Tensions between the US and Russia haven’t been this high since the Cold War and, with reports of crash scene tampering floating about from eastern Ukraine, the question of “Who shot it down” is echoing around the international community. 

Against this background, reader TJ wonders:

Hey George, do you think the plane could be a Ferdinand moment like the one that started WW1?

That’s a pretty interesting question. The Wikipedia entry on point offers this:

On Sunday, 28 June 1914, at approximately 10:45 am, Franz Ferdinand and his wife were killed in Sarajevo, the capital of the Austro-Hungarian province of Bosnia and Herzegovina, by Gavrilo Princip, 19 at the time, a member of Young Bosnia and one of a group of assassins organized by the Black Hand.[4] The event led to a chain of events that eventually triggered World War I.

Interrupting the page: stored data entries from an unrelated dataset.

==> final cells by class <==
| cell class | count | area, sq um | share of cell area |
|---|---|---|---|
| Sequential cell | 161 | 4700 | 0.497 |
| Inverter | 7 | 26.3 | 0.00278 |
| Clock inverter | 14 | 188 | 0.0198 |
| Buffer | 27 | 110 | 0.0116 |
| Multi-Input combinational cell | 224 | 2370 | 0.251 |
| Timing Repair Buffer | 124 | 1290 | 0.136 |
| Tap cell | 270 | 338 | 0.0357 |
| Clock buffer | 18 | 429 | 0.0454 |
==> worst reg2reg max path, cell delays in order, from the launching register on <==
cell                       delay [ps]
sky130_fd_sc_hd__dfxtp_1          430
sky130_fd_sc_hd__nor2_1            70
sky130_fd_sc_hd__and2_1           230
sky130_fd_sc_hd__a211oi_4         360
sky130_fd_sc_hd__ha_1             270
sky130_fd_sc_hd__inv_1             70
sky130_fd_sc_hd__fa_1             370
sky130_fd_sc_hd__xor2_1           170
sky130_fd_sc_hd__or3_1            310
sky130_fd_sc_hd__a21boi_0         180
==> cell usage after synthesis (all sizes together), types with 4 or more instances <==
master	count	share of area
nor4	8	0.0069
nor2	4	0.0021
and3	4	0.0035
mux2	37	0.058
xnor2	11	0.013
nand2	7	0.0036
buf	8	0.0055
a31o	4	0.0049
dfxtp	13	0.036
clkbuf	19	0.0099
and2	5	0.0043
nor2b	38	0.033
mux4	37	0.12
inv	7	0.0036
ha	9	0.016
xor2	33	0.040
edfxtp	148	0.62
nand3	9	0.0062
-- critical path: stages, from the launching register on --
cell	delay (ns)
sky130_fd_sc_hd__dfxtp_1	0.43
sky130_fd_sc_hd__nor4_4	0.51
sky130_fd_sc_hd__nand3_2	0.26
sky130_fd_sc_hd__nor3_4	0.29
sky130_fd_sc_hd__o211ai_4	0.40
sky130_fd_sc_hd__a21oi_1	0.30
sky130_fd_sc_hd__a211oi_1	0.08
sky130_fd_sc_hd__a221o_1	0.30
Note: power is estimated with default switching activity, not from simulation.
[config.mk]
export PLATFORM = sky130hd
export DESIGN_NAME = clock_settings_controller_flat
export DESIGN_NICKNAME = d
export VERILOG_FILES = /design/src/rtl/clock_settings_controller_pkg.sv /design/src/rtl/clock_settings_controller_if.sv /design/src/rtl/clock_settings_controller_month_length.sv /design/src/rtl/clock_settings_controller.sv /design/src/flat_wrapper.sv
export SDC_FILE = /design/constraint.sdc
export NUM_CORES = 1
export LEC_CHECK = 0
export ABC_AREA = 1
export BUFFER_PORTS_ARGS = -buffer_cell sky130_fd_sc_hd__buf_2
export CAP_MARGIN = 30
export CORE_MARGIN = 3
export CORE_UTILIZATION = 40
export DETAILED_ROUTE_END_ITERATION = 10
export PLACE_DENSITY = 0.58
export REMOVE_ABC_BUFFERS = 1
export SLEW_MARGIN = 20
export SYNTH_ARGS = -nofsm -noshare
export SYNTH_HDL_FRONTEND = slang
export SYNTH_HIERARCHICAL = 1
export SYNTH_SLANG_ARGS = --single-unit
[constraint.sdc]
create_clock -name clk -period 6.9 [get_ports clk]
set_input_delay 1.035 -clock clk [delete_from_list [all_inputs] [get_ports clk]]
set_output_delay 1.035 -clock clk [all_outputs]
set_load 0.005 [all_outputs]
[src/rtl/clock_settings_controller_pkg.sv]
// clock_ui_pkg: mode encodings, field indices, range limits and the wrap-step helper
// shared by the clock UI sequencer.
package clock_ui_pkg;

    typedef enum logic [2:0] {
        MODE_IDLE  = 3'd0,
        MODE_TIME  = 3'd1,
        MODE_DATE  = 3'd2,
        MODE_ALARM = 3'd3,
        MODE_TIMER = 3'd4
    } mode_t;

    localparam logic [1:0] FLD_0 = 2'd0;
    localparam logic [1:0] FLD_1 = 2'd1;
    localparam logic [1:0] FLD_2 = 2'd2;

    localparam int HOUR_MAX    = 23;
    localparam int MIN_SEC_MAX = 59;
    localparam int MONTH_MAX   = 12;

    // Out-of-range values snap to the end the user is heading towards.
    function automatic logic [15:0] wrap_step(input logic [15:0] v, input logic [15:0] lo,
                                              input logic [15:0] hi, input logic up);
        return (v < lo || v > hi) ? (up ? lo : hi)
             : up ? ((v == hi) ? lo : v + 16'd1)
                  : ((v == lo) ? hi : v - 16'd1);
    endfunction

endpackage

[src/rtl/clock_settings_controller_if.sv]
// clock_settings_controller_if: front-panel buttons, live time/date, edit buses,
// stored alarm and commit strobes between the UI sequencer and its neighbours.
interface clock_settings_controller_if;
    logic        btn_mode, btn_next, btn_inc, btn_dec, btn_cancel;
    logic [7:0]  cur_sec, cur_min, cur_hour, cur_day, cur_month;
    logic [15:0] cur_year;
    logic [7:0]  edit_sec, edit_min, edit_hour, edit_day, edit_month;
    logic [15:0] edit_year;
    logic [7:0]  alarm_time_sec, alarm_time_min, alarm_time_hour;
    logic        set_time, set_date, set_alarm, set_timer;
    logic [2:0]  mode;
    logic [1:0]  field;
    logic        edit_active;

    modport master (
        input  btn_mode, btn_next, btn_inc, btn_dec, btn_cancel,
        input  cur_sec, cur_min, cur_hour, cur_day, cur_month, cur_year,
        output edit_sec, edit_min, edit_hour, edit_day, edit_month, edit_year,
        output alarm_time_sec, alarm_time_min, alarm_time_hour,
        output set_time, set_date, set_alarm, set_timer,
        output mode, field, edit_active
    );

    modport slave (
        output btn_mode, btn_next, btn_inc, btn_dec, btn_cancel,
        output cur_sec, cur_min, cur_hour, cur_day, cur_month, cur_year,
        input  edit_sec, edit_min, edit_hour, edit_day, edit_month, edit_year,
        input  alarm_time_sec, alarm_time_min, alarm_time_hour,
        input  set_time, set_date, set_alarm, set_timer,
        input  mode, field, edit_active
    );
endinterface

[src/rtl/clock_settings_controller_month_length.sv]
// month_length: days in a month for a given year, full Gregorian leap rule.
module month_length (
    input  logic [7:0]  month,
    input  logic [15:0] year,
    output logic [7:0]  days
);
    logic leap;

    always_comb begin
        leap = ((year % 16'd4 == 16'd0) && (year % 16'd100 != 16'd0)) || (year % 16'd400 == 16'd0);
        days = (month == 8'd2) ? (leap ? 8'd29 : 8'd28)
             : (month == 8'd4 || month == 8'd6 || month == 8'd9 || month == 8'd11) ? 8'd30
             : 8'd31;
    end
endmodule

[src/rtl/clock_settings_controller.sv]
// clock_settings_controller: button-driven editor for time, date, alarm and timer
// values with field-by-field wrap editing, commit strobes, cancel and idle timeout.
module clock_settings_controller
    import clock_ui_pkg::*;
#(
    parameter int TIMEOUT_CYCLES = 30,
    parameter int YEAR_MIN       = 2000,
    parameter int YEAR_MAX       = 2099,
    parameter int TIMER_MAX_MIN  = 10
) (
    input logic                        clk,
    input logic                        reset,
    clock_settings_controller_if.master ui
);
    localparam int CW = $clog2(TIMEOUT_CYCLES + 1);

    mode_t       state, state_n;
    logic [1:0]  field, field_n;
    logic        active;
    logic [CW-1:0] cnt, cnt_n;
    logic [7:0]  e_hour, e_min, e_sec, e_day, e_month;
    logic [15:0] e_year;
    logic [7:0]  hour_p, min_p, sec_p, day_p, day_n, month_p;
    logic [15:0] year_p;
    logic [7:0]  a_hour, a_min, a_sec;
    logic        st_time, st_date, st_alarm, st_timer;
    logic [7:0]  len_cur, len_nxt;
    logic        idle, any_btn, timeout, act_mode, commit, step_en, up;
    logic        hms, tmr, dt;
    logic        sel_hour, sel_min, sel_sec, sel_year, sel_month, sel_day;
    logic [1:0]  last;
    logic [15:0] min_max;

    month_length u_len_cur (.month(e_month), .year(e_year), .days(len_cur));
    month_length u_len_nxt (.month(month_p), .year(year_p), .days(len_nxt));

    assign idle     = state == MODE_IDLE;
    assign any_btn  = ui.btn_mode | ui.btn_next | ui.btn_inc | ui.btn_dec | ui.btn_cancel;
    assign timeout  = !idle && !any_btn && cnt == CW'(TIMEOUT_CYCLES - 1);
    assign act_mode = ui.btn_mode && (idle || !ui.btn_cancel);
    assign last     = (state == MODE_TIMER) ? FLD_1 : FLD_2;
    assign commit   = !idle && !ui.btn_cancel && !ui.btn_mode && ui.btn_next && field == last;
    assign step_en  = !idle && !ui.btn_cancel && !ui.btn_mode && !ui.btn_next && (ui.btn_inc ^ ui.btn_dec);
    assign up       = ui.btn_inc;
    assign cnt_n    = (idle || any_btn || timeout) ? '0 : cnt + CW'(1);

    assign hms       = state == MODE_TIME || state == MODE_ALARM;
    assign tmr       = state == MODE_TIMER;
    assign dt        = state == MODE_DATE;
    assign sel_hour  = hms && field == FLD_0;
    assign sel_min   = (hms && field == FLD_1) || (tmr && field == FLD_0);
    assign sel_sec   = (hms && field == FLD_2) || (tmr && field == FLD_1);
    assign sel_year  = dt && field == FLD_0;
    assign sel_month = dt && field == FLD_1;
    assign sel_day   = dt && field == FLD_2;
    assign min_max   = tmr ? 16'(TIMER_MAX_MIN) : 16'(MIN_SEC_MAX);

    always_ff @(posedge clk or negedge reset) begin
        if (!reset) begin
            state  <= MODE_IDLE;
            field  <= FLD_0;
            active <= 1'b0;
        end else begin
            state  <= state_n;
            field  <= field_n;
            active <= state_n != MODE_IDLE;
        end
    end

    always_comb begin
        state_n = state;
        field_n = field;
        if (!idle && (ui.btn_cancel || timeout)) begin
            state_n = MODE_IDLE;
            field_n = FLD_0;
        end else if (ui.btn_mode) begin
            state_n = (state == MODE_TIMER) ? MODE_IDLE : mode_t'(3'(state) + 3'd1);
            field_n = FLD_0;
        end else if (!idle && ui.btn_next) begin
            state_n = (field == last) ? MODE_IDLE : state;
            field_n = (field == last) ? FLD_0 : field + 2'd1;
        end
    end

    // Edit-register next values: snapshot on mode entry, otherwise a wrap step.
    always_comb begin
        hour_p  = e_hour;
        min_p   = e_min;
        sec_p   = e_sec;
        day_p   = e_day;
        month_p = e_month;
        year_p  = e_year;
        if (act_mode) begin
            hour_p  = (state_n == MODE_TIME) ? ui.cur_hour : (state_n == MODE_ALARM) ? a_hour : e_hour;
            min_p   = (state_n == MODE_TIME) ? ui.cur_min : (state_n == MODE_ALARM) ? a_min
                    : (state_n == MODE_TIMER) ? 8'd0 : e_min;
            sec_p   = (state_n == MODE_TIME) ? ui.cur_sec : (state_n == MODE_ALARM) ? a_sec
                    : (state_n == MODE_TIMER) ? 8'd0 : e_sec;
            day_p   = (state_n == MODE_DATE) ? ui.cur_day : e_day;
            month_p = (state_n == MODE_DATE) ? ui.cur_month : e_month;
            year_p  = (state_n == MODE_DATE) ? ui.cur_year : e_year;
        end else if (step_en) begin
            hour_p  = sel_hour ? 8'(wrap_step(16'(e_hour), 16'd0, 16'(HOUR_MAX), up)) : e_hour;
            min_p   = sel_min ? 8'(wrap_step(16'(e_min), 16'd0, min_max, up)) : e_min;
            sec_p   = sel_sec ? 8'(wrap_step(16'(e_sec), 16'd0, 16'(MIN_SEC_MAX), up)) : e_sec;
            day_p   = sel_day ? 8'(wrap_step(16'(e_day), 16'd1, 16'(len_cur), up)) : e_day;
            month_p = sel_month ? 8'(wrap_step(16'(e_month), 16'd1, 16'(MONTH_MAX), up)) : e_month;
            year_p  = sel_year ? wrap_step(e_year, 16'(YEAR_MIN), 16'(YEAR_MAX), up) : e_year;
        end
    end

    assign day_n = ((month_p != e_month || year_p != e_year) && day_p > len_nxt) ? len_nxt : day_p;

    always_ff @(posedge clk or negedge reset) begin
        if (!reset) begin
            cnt      <= '0;
            e_hour   <= '0;
            e_min    <= '0;
            e_sec    <= '0;
            e_day    <= '0;
            e_month  <= '0;
            e_year   <= '0;
            a_hour   <= '0;
            a_min    <= '0;
            a_sec    <= '0;
            st_time  <= 1'b0;
            st_date  <= 1'b0;
            st_alarm <= 1'b0;
            st_timer <= 1'b0;
        end else begin
            cnt      <= cnt_n;
            e_hour   <= hour_p;
            e_min    <= min_p;
            e_sec    <= sec_p;
            e_day    <= day_n;
            e_month  <= month_p;
            e_year   <= year_p;
            st_time  <= commit && state == MODE_TIME;
            st_date  <= commit && state == MODE_DATE;
            st_alarm <= commit && state == MODE_ALARM;
            st_timer <= commit && state == MODE_TIMER;
            if (commit && state == MODE_ALARM) begin
                a_hour <= e_hour;
                a_min  <= e_min;
                a_sec  <= e_sec;
            end
        end
    end

    assign ui.edit_hour       = e_hour;
    assign ui.edit_min        = e_min;
    assign ui.edit_sec        = e_sec;
    assign ui.edit_day        = e_day;
    assign ui.edit_month      = e_month;
    assign ui.edit_year       = e_year;
    assign ui.alarm_time_hour = a_hour;
    assign ui.alarm_time_min  = a_min;
    assign ui.alarm_time_sec  = a_sec;
    assign ui.set_time        = st_time;
    assign ui.set_date        = st_date;
    assign ui.set_alarm       = st_alarm;
    assign ui.set_timer       = st_timer;
    assign ui.mode            = state;
    assign ui.field           = field;
    assign ui.edit_active     = active;
endmodule
<file path="config.mk">
export PLATFORM = sky130hd
export DESIGN_NAME = cache_arbiter
export DESIGN_NICKNAME = d
export VERILOG_FILES = /design/src/rtl/cache_arb_pkg.sv /design/src/rtl/cache_arb_stats.sv /design/src/rtl/cache_arbiter.sv
export SDC_FILE = /design/constraint.sdc
export NUM_CORES = 1
export LEC_CHECK = 0
export ABC_AREA = 1
export CORE_AREA = 5 5 129 131
export CTS_CLUSTER_SIZE = 30
export DETAILED_ROUTE_END_ITERATION = 16
export DIE_AREA = 0 0 134 136
export PLACE_DENSITY = 0.79
export SLEW_MARGIN = 20
export SYNTH_ARGS = -nofsm -noshare
export SYNTH_HDL_FRONTEND = slang
export SYNTH_SLANG_ARGS = --single-unit
</file>
<file path="constraint.sdc">
create_clock -name clk -period 3.4 [get_ports clk]
set_input_delay 0.68 -clock clk [delete_from_list [all_inputs] [get_ports clk]]
set_output_delay 0.68 -clock clk [all_outputs]
set_load 0.01 [all_outputs]
</file>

Notice, however, that World War I did not start quite instantly.  We have a selection of candidate dates to calculate from:

On 28 July, the Austro-Hungarians fired the first shots in preparation for the invasion of Serbia

August 1, Germany declares war on Russia

August 3, German declares war on France

August 4, German declares war on  Belgium (a neutral country).

August 6, Austria-Hungary declares ward on Russia.

Austria invaded and fought the Serbian army at the Battle of Cer and Battle of Kolubara beginning on 12 August.

January 19, 1915 Zeppelins bombed Yarmouth and England enters Total War.

From these events, if this does, indeed, turn into something that’s an analog to the events that swirled in World War I from the outbreak of hostilities over summer, to the entry of England into the Total War in January 1915, we can do the following simple date math

It’s interesting to me to notice that the lag between the Austrian invasion date (Aug 12) and the entry of England due to Zeppelin bombings was 160-days, which approaches our Fine Structure Constant day.

With this in mind, we should have a very clear picture of historical import of the July 17th event this year by December 10.

The good news (I mean, such as it is) is that the economic long wave is not yet to its complete, utter bottom yet.  In fact, with the rise in employment figures and with global markets near peaks and not that far globally from the rollicking good times of 2007, collapse from here is unlikely.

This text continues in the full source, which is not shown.